[Dataset entries]
▶

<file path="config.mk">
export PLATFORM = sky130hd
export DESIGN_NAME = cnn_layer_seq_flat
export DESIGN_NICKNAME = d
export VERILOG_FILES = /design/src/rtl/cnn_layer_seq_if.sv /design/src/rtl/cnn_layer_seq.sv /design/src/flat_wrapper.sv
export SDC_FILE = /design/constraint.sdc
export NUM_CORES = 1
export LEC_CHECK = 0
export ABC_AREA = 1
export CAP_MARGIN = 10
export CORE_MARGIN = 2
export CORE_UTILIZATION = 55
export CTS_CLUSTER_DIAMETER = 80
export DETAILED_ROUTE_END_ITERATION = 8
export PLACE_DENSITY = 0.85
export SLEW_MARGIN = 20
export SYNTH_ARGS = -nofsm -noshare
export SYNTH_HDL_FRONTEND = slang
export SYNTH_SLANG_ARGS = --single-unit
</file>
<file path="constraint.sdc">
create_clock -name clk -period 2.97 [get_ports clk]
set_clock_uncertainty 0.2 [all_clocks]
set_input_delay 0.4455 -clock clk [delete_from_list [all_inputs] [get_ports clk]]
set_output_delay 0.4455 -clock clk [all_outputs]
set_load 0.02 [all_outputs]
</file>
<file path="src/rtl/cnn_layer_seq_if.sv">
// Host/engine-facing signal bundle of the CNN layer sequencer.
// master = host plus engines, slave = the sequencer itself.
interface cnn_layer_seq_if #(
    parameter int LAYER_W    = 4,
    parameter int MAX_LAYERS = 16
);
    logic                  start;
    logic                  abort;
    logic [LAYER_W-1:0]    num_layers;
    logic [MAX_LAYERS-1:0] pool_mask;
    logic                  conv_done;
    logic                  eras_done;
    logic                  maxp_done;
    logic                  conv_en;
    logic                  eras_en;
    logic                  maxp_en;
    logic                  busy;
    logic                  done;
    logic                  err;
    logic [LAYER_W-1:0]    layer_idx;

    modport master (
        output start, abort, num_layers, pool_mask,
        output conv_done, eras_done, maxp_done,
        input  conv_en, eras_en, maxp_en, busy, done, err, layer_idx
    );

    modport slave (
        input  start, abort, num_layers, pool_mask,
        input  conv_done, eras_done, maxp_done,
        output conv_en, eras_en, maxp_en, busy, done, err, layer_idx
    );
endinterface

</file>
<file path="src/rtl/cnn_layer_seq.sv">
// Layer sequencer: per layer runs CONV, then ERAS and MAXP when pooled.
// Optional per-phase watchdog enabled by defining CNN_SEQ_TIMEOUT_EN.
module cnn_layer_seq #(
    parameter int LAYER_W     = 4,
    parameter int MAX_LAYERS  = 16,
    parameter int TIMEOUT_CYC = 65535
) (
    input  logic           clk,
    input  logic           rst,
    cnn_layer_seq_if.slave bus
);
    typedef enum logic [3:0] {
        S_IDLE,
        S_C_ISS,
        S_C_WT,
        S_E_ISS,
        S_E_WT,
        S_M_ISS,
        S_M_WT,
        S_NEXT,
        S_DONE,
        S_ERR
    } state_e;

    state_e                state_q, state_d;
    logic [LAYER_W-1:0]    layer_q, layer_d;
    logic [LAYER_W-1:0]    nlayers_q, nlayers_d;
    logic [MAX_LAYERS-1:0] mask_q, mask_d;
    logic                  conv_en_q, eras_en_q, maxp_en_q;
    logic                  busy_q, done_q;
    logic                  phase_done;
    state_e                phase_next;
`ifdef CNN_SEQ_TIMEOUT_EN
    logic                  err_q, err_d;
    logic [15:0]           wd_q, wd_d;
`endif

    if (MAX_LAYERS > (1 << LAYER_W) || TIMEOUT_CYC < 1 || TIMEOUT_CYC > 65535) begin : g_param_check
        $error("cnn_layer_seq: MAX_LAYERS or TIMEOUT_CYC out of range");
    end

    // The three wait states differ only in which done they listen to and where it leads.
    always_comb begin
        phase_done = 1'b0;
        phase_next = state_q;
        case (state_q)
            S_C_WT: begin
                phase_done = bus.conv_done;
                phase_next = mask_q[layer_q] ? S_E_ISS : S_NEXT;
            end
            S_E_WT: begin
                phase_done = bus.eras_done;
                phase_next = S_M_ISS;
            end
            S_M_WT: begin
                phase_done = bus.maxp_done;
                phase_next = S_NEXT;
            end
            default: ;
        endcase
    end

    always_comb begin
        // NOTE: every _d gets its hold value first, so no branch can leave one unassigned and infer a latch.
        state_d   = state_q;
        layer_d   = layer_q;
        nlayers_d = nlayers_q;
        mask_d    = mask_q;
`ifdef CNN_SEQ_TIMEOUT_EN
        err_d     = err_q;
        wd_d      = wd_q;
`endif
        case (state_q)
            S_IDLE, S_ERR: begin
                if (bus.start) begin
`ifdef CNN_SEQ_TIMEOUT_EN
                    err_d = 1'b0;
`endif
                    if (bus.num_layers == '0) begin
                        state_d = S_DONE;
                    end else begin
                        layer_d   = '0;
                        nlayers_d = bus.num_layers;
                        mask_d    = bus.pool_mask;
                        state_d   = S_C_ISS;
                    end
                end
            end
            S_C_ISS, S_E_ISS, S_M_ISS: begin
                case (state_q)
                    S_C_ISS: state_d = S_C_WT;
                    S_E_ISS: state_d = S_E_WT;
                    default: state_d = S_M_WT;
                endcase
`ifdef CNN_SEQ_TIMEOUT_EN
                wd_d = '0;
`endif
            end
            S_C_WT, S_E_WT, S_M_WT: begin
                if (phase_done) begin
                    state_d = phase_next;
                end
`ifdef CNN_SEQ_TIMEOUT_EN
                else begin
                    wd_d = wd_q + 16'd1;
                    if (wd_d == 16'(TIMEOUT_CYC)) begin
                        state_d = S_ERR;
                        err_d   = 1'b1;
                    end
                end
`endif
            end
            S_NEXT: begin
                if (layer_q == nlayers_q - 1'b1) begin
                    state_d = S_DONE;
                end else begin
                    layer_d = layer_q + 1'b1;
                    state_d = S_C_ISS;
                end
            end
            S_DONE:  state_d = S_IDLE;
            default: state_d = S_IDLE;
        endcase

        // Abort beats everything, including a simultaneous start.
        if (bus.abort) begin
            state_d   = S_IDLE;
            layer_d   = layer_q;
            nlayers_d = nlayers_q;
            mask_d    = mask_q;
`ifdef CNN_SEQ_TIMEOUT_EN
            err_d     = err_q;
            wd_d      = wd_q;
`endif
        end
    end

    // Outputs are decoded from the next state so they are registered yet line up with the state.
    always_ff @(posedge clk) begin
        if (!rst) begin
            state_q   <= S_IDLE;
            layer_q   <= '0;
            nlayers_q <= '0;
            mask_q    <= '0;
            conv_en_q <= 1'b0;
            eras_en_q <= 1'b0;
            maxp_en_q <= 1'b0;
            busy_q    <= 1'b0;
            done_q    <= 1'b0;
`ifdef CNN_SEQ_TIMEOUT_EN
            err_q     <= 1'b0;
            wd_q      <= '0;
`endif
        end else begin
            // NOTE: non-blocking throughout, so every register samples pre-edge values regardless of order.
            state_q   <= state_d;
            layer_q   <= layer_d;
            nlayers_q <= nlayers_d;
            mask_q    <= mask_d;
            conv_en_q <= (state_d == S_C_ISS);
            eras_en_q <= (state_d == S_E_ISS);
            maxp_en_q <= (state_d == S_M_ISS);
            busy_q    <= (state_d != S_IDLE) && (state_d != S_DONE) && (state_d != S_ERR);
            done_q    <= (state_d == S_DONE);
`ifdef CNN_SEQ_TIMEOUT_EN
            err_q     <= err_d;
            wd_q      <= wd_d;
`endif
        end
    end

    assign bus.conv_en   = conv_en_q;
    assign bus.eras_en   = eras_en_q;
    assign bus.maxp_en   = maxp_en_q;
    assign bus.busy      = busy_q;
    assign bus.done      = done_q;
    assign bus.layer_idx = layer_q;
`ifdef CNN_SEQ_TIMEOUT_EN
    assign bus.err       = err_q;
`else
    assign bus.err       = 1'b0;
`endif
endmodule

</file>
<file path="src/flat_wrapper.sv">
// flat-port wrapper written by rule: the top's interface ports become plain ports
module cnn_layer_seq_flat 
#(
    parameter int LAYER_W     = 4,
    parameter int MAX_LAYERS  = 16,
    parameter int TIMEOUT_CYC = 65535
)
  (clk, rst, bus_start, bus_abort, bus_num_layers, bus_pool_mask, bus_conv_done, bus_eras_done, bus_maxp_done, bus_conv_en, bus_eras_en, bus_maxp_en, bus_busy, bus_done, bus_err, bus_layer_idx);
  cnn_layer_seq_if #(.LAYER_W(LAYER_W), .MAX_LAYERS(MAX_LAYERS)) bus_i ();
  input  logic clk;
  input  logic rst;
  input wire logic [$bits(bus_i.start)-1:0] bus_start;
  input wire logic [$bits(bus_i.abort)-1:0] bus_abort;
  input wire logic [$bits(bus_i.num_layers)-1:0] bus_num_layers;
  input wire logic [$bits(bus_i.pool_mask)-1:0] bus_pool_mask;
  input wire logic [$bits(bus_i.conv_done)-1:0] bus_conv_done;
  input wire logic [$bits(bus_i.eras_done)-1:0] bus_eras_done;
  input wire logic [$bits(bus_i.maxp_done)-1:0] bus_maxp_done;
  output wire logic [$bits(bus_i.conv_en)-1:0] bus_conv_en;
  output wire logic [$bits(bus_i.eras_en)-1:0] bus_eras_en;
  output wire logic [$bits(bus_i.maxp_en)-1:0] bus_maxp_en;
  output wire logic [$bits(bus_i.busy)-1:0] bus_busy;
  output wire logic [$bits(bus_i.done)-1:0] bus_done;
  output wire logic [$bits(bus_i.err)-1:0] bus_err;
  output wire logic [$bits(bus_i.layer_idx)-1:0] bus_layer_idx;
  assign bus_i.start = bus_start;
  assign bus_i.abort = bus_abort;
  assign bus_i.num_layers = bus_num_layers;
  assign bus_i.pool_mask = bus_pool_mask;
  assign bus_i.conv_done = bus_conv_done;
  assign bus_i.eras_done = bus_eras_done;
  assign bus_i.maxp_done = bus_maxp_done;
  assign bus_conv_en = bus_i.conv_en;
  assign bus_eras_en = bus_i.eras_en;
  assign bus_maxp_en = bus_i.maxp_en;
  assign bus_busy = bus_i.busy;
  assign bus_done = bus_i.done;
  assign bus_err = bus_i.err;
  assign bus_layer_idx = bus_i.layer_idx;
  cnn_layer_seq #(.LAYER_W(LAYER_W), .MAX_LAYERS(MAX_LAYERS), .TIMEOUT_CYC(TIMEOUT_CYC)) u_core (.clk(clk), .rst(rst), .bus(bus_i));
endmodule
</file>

◀

If a line in the records holds the string "they", copy it.

    // The three wait states differ only in which done they listen to and where it leads.
    // Outputs are decoded from the next state so they are registered yet line up with the state.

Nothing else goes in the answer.